» **Problem**
Write out exactly the lines below that run from the one containing "export PLATFORM = sky130hd" through the one containing "export SDC_FILE = /design/constraint.sdc", both included, with no other lines.

(Stored data)

--- config.mk ---
export PLATFORM = sky130hd
export DESIGN_NAME = kmon_top
export DESIGN_NICKNAME = d
export VERILOG_FILES = /design/src/rtl/kmon_pkg.sv /design/src/rtl/kmon_validate.sv /design/src/rtl/kmon_persist.sv /design/src/rtl/kmon_k1_incons.sv /design/src/rtl/kmon_regs.sv /design/src/rtl/kmon_top.sv
export SDC_FILE = /design/constraint.sdc
export NUM_CORES = 1
export LEC_CHECK = 0
export BUFFER_PORTS_ARGS = -buffer_cell sky130_fd_sc_hd__clkbuf_2
export CAP_MARGIN = 20
export CORE_MARGIN = 3
export CORE_UTILIZATION = 45
export CTS_CLUSTER_DIAMETER = 30
export CTS_CLUSTER_SIZE = 25
export DETAILED_ROUTE_END_ITERATION = 7
export PLACE_DENSITY_LB_ADDON = 0.05
export SLEW_MARGIN = 20
export SYNTH_ARGS = -nofsm -noshare
export SYNTH_HDL_FRONTEND = slang
export SYNTH_SLANG_ARGS = --single-unit
--- constraint.sdc ---
create_clock -name clk -period 2.75 [get_ports clk]
set_input_delay 0.4125 -clock clk [delete_from_list [all_inputs] [get_ports clk]]
set_output_delay 0.4125 -clock clk [all_outputs]
set_load 0.03 [all_outputs]
--- src/rtl/kmon_pkg.sv ---
package kmon_pkg;
    localparam int KW   = 8;          // width of one protection byte
    localparam int PW   = 2 * KW;     // width of the K1/K2 pair
    localparam int AW   = 3;          // register address width
    localparam int ST_W = 5;          // status / mask width
    localparam int NDEF = 4;          // number of filtered conditions

    // status and mask bit positions
    localparam int ST_NEW  = 0;
    localparam int ST_AIS  = 1;
    localparam int ST_RDI  = 2;
    localparam int ST_MISM = 3;
    localparam int ST_PBD  = 4;

    // condition vector positions (status bit = position + 1)
    localparam int DF_AIS  = 0;
    localparam int DF_RDI  = 1;
    localparam int DF_MISM = 2;
    localparam int DF_PBD  = 3;

    localparam logic [2:0] K2_CODE_AIS = 3'b111;
    localparam logic [2:0] K2_CODE_RDI = 3'b110;

    typedef enum logic [AW-1:0] {
        RA_K1   = 3'd0,
        RA_K2   = 3'd1,
        RA_STAT = 3'd2,
        RA_MASK = 3'd3,
        RA_CFG  = 3'd4,
        RA_LIVE = 3'd5
    } reg_addr_e;
endpackage

--- src/rtl/kmon_validate.sv ---
module kmon_validate #(
    parameter int W       = 16,
    parameter int PERSIST = 3,
    localparam int CW     = $clog2(PERSIST + 1)
) (
    input  logic         clk,
    input  logic         rst_n,
    input  logic         frame_vld,
    input  logic [W-1:0] pair_in,
    output logic [W-1:0] valid_o,
    output logic         upd_o
);
    typedef struct packed {
        logic [W-1:0]  cand;
        logic [CW-1:0] run;
        logic [W-1:0]  valid;
        logic          upd;
    } st_t;

    st_t st_d, st_q;

    always_comb begin
        st_d     = st_q;
        st_d.upd = 1'b0;
        if (frame_vld) begin
            if (st_q.run != '0 && pair_in == st_q.cand) begin
                if (st_q.run != CW'(PERSIST)) begin
                    st_d.run = st_q.run + 1'b1;
                end
            end else begin
                st_d.cand = pair_in;
                st_d.run  = CW'(1);
            end
            if (st_d.run == CW'(PERSIST) && pair_in != st_q.valid) begin
                st_d.valid = pair_in;
                st_d.upd   = 1'b1;
            end
        end
    end

    always_ff @(posedge clk) begin
        if (!rst_n) begin
            st_q <= '0;
        end else begin
            st_q <= st_d;
        end
    end

    assign valid_o = st_q.valid;
    assign upd_o   = st_q.upd;
endmodule

--- src/rtl/kmon_persist.sv ---
module kmon_persist #(
    parameter int MAXN = 5,
    localparam int TW  = $clog2(MAXN + 1)
) (
    input  logic          clk,
    input  logic          rst_n,
    input  logic          frame_vld,
    input  logic          hit,
    input  logic [TW-1:0] thresh,
    output logic          active
);
    typedef struct packed {
        logic [TW-1:0] cnt;
        logic          act;
    } st_t;

    st_t st_d, st_q;

    always_comb begin
        st_d = st_q;
        if (frame_vld) begin
            if (hit) begin
                if (st_q.cnt != TW'(MAXN)) begin
                    st_d.cnt = st_q.cnt + 1'b1;
                end
                if (st_d.cnt >= thresh) begin
                    st_d.act = 1'b1;
                end
            end else begin
                st_d.cnt = '0;
                st_d.act = 1'b0;
            end
        end
    end

    always_ff @(posedge clk) begin
        if (!rst_n) begin
            st_q <= '0;
        end else begin
            st_q <= st_d;
        end
    end

    assign active = st_q.act;
endmodule

--- src/rtl/kmon_k1_incons.sv ---
module kmon_k1_incons #(
    parameter int W    = 8,
    parameter int RUN  = 3,
    parameter int SPAN = 12,
    localparam int RW  = $clog2(RUN + 1),
    localparam int SW  = $clog2(SPAN + 1)
) (
    input  logic         clk,
    input  logic         rst_n,
    input  logic         frame_vld,
    input  logic [W-1:0] k1_in,
    output logic         defect
);
    typedef struct packed {
        logic [W-1:0]  last;
        logic [RW-1:0] run;
        logic [SW-1:0] win;
        logic          def;
    } st_t;

    st_t st_d, st_q;

    always_comb begin
        st_d = st_q;
        if (frame_vld) begin
            if (st_q.run != '0 && k1_in == st_q.last) begin
                if (st_q.run != RW'(RUN)) begin
                    st_d.run = st_q.run + 1'b1;
                end
            end else begin
                st_d.run = RW'(1);
            end
            st_d.last = k1_in;
            if (st_d.run == RW'(RUN)) begin
                st_d.win = '0;
            end else if (st_q.win != SW'(SPAN)) begin
                st_d.win = st_q.win + 1'b1;
            end
            st_d.def = (st_d.win == SW'(SPAN));
        end
    end

    always_ff @(posedge clk) begin
        if (!rst_n) begin
            st_q <= '0;
        end else begin
            st_q <= st_d;
        end
    end

    assign defect = st_q.def;
endmodule

--- src/rtl/kmon_regs.sv ---
module kmon_regs
    import kmon_pkg::*;
(
    input  logic            clk,
    input  logic            rst_n,
    input  logic [AW-1:0]   reg_addr,
    input  logic            reg_wr,
    input  logic [ST_W-1:0] reg_wdata,
    input  logic [PW-1:0]   valid_pair,
    input  logic            new_evt,
    input  logic [NDEF-1:0] defects,
    output logic [KW-1:0]   reg_rdata,
    output logic            long_sel,
    output logic [ST_W-1:0] status_o,
    output logic            irq
);
    typedef struct packed {
        logic [ST_W-1:0] status;
        logic [ST_W-1:0] mask;
        logic            long_sel;
        logic [NDEF-1:0] def_prev;
    } st_t;

    st_t st_d, st_q;
    logic [ST_W-1:0] set_vec;

    always_comb begin
        set_vec = {defects & ~st_q.def_prev, new_evt};
        st_d          = st_q;
        st_d.def_prev = defects;
        if (reg_wr) begin
            case (reg_addr_e'(reg_addr))
                RA_STAT: st_d.status   = st_q.status & ~reg_wdata;
                RA_MASK: st_d.mask     = reg_wdata;
                RA_CFG:  st_d.long_sel = reg_wdata[0];
                default: ;
            endcase
        end
        st_d.status = st_d.status | set_vec;
    end

    always_ff @(posedge clk) begin
        if (!rst_n) begin
            st_q.status   <= '0;
            st_q.mask     <= '1;
            st_q.long_sel <= 1'b0;
            st_q.def_prev <= '0;
        end else begin
            st_q <= st_d;
        end
    end

    always_comb begin
        case (reg_addr_e'(reg_addr))
            RA_K1:   reg_rdata = valid_pair[PW-1:KW];
            RA_K2:   reg_rdata = valid_pair[KW-1:0];
            RA_STAT: reg_rdata = KW'(st_q.status);
            RA_MASK: reg_rdata = KW'(st_q.mask);
            RA_CFG:  reg_rdata = KW'(st_q.long_sel);
            RA_LIVE: reg_rdata = KW'({defects, 1'b0});
            default: reg_rdata = '0;
        endcase
    end

    assign long_sel = st_q.long_sel;
    assign status_o = st_q.status;
    assign irq      = |(st_q.status & ~st_q.mask);
endmodule

--- src/rtl/kmon_top.sv ---
module kmon_top
    import kmon_pkg::*;
#(
    parameter int VALID_N = 3,
    parameter int SHORT_N = 3,
    parameter int LONG_N  = 5,
    parameter int K1_RUN  = 3,
    parameter int K1_SPAN = 12
) (
    input  logic            clk,
    input  logic            rst_n,
    input  logic            frame_vld,
    input  logic [KW-1:0]   k1_in,
    input  logic [KW-1:0]   k2_in,
    input  logic [AW-1:0]   reg_addr,
    input  logic            reg_wr,
    input  logic [ST_W-1:0] reg_wdata,
    output logic [KW-1:0]   reg_rdata,
    output logic [PW-1:0]   k1k2_valid,
    output logic            line_ais,
    output logic            line_rdi,
    output logic            mode_mismatch,
    output logic            pbyte_defect,
    output logic            irq
);
    localparam int PTW = $clog2(LONG_N + 1);
    localparam int NK2 = 3;

    logic            new_evt;
    logic            long_sel;
    logic [PTW-1:0]  thresh;
    logic [NK2-1:0]  k2_hit;
    logic [NDEF-1:0] defects;
    logic [ST_W-1:0] status_vec;

    kmon_validate #(.W(PW), .PERSIST(VALID_N)) u_valid (
        .clk       (clk),
        .rst_n     (rst_n),
        .frame_vld (frame_vld),
        .pair_in   ({k1_in, k2_in}),
        .valid_o   (k1k2_valid),
        .upd_o     (new_evt)
    );

    always_comb begin
        thresh             = long_sel ? PTW'(LONG_N) : PTW'(SHORT_N);
        k2_hit[DF_AIS]     = (k2_in[2:0] == K2_CODE_AIS);
        k2_hit[DF_RDI]     = (k2_in[2:0] == K2_CODE_RDI);
        k2_hit[DF_MISM]    = (k2_in[2:0] != K2_CODE_AIS) && (k2_in[2:0] != K2_CODE_RDI)
                             && (k2_in[2:0] != {2'b10, k2_in[3]});
    end

    for (genvar g = 0; g < NK2; g++) begin : g_k2
        kmon_persist #(.MAXN(LONG_N)) u_persist (
            .clk       (clk),
            .rst_n     (rst_n),
            .frame_vld (frame_vld),
            .hit       (k2_hit[g]),
            .thresh    (thresh),
            .active    (defects[g])
        );
    end

    kmon_k1_incons #(.W(KW), .RUN(K1_RUN), .SPAN(K1_SPAN)) u_k1 (
        .clk       (clk),
        .rst_n     (rst_n),
        .frame_vld (frame_vld),
        .k1_in     (k1_in),
        .defect    (defects[DF_PBD])
    );

    kmon_regs u_regs (
        .clk        (clk),
        .rst_n      (rst_n),
        .reg_addr   (reg_addr),
        .reg_wr     (reg_wr),
        .reg_wdata  (reg_wdata),
        .valid_pair (k1k2_valid),
        .new_evt    (new_evt),
        .defects    (defects),
        .reg_rdata  (reg_rdata),
        .long_sel   (long_sel),
        .status_o   (status_vec),
        .irq        (irq)
    );

    assign line_ais      = defects[DF_AIS];
    assign line_rdi      = defects[DF_RDI];
    assign mode_mismatch = defects[DF_MISM];
    assign pbyte_defect  = defects[DF_PBD];
endmodule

» **Exercise output**
export PLATFORM = sky130hd
export DESIGN_NAME = kmon_top
export DESIGN_NICKNAME = d
export VERILOG_FILES = /design/src/rtl/kmon_pkg.sv /design/src/rtl/kmon_validate.sv /design/src/rtl/kmon_persist.sv /design/src/rtl/kmon_k1_incons.sv /design/src/rtl/kmon_regs.sv /design/src/rtl/kmon_top.sv
export SDC_FILE = /design/constraint.sdc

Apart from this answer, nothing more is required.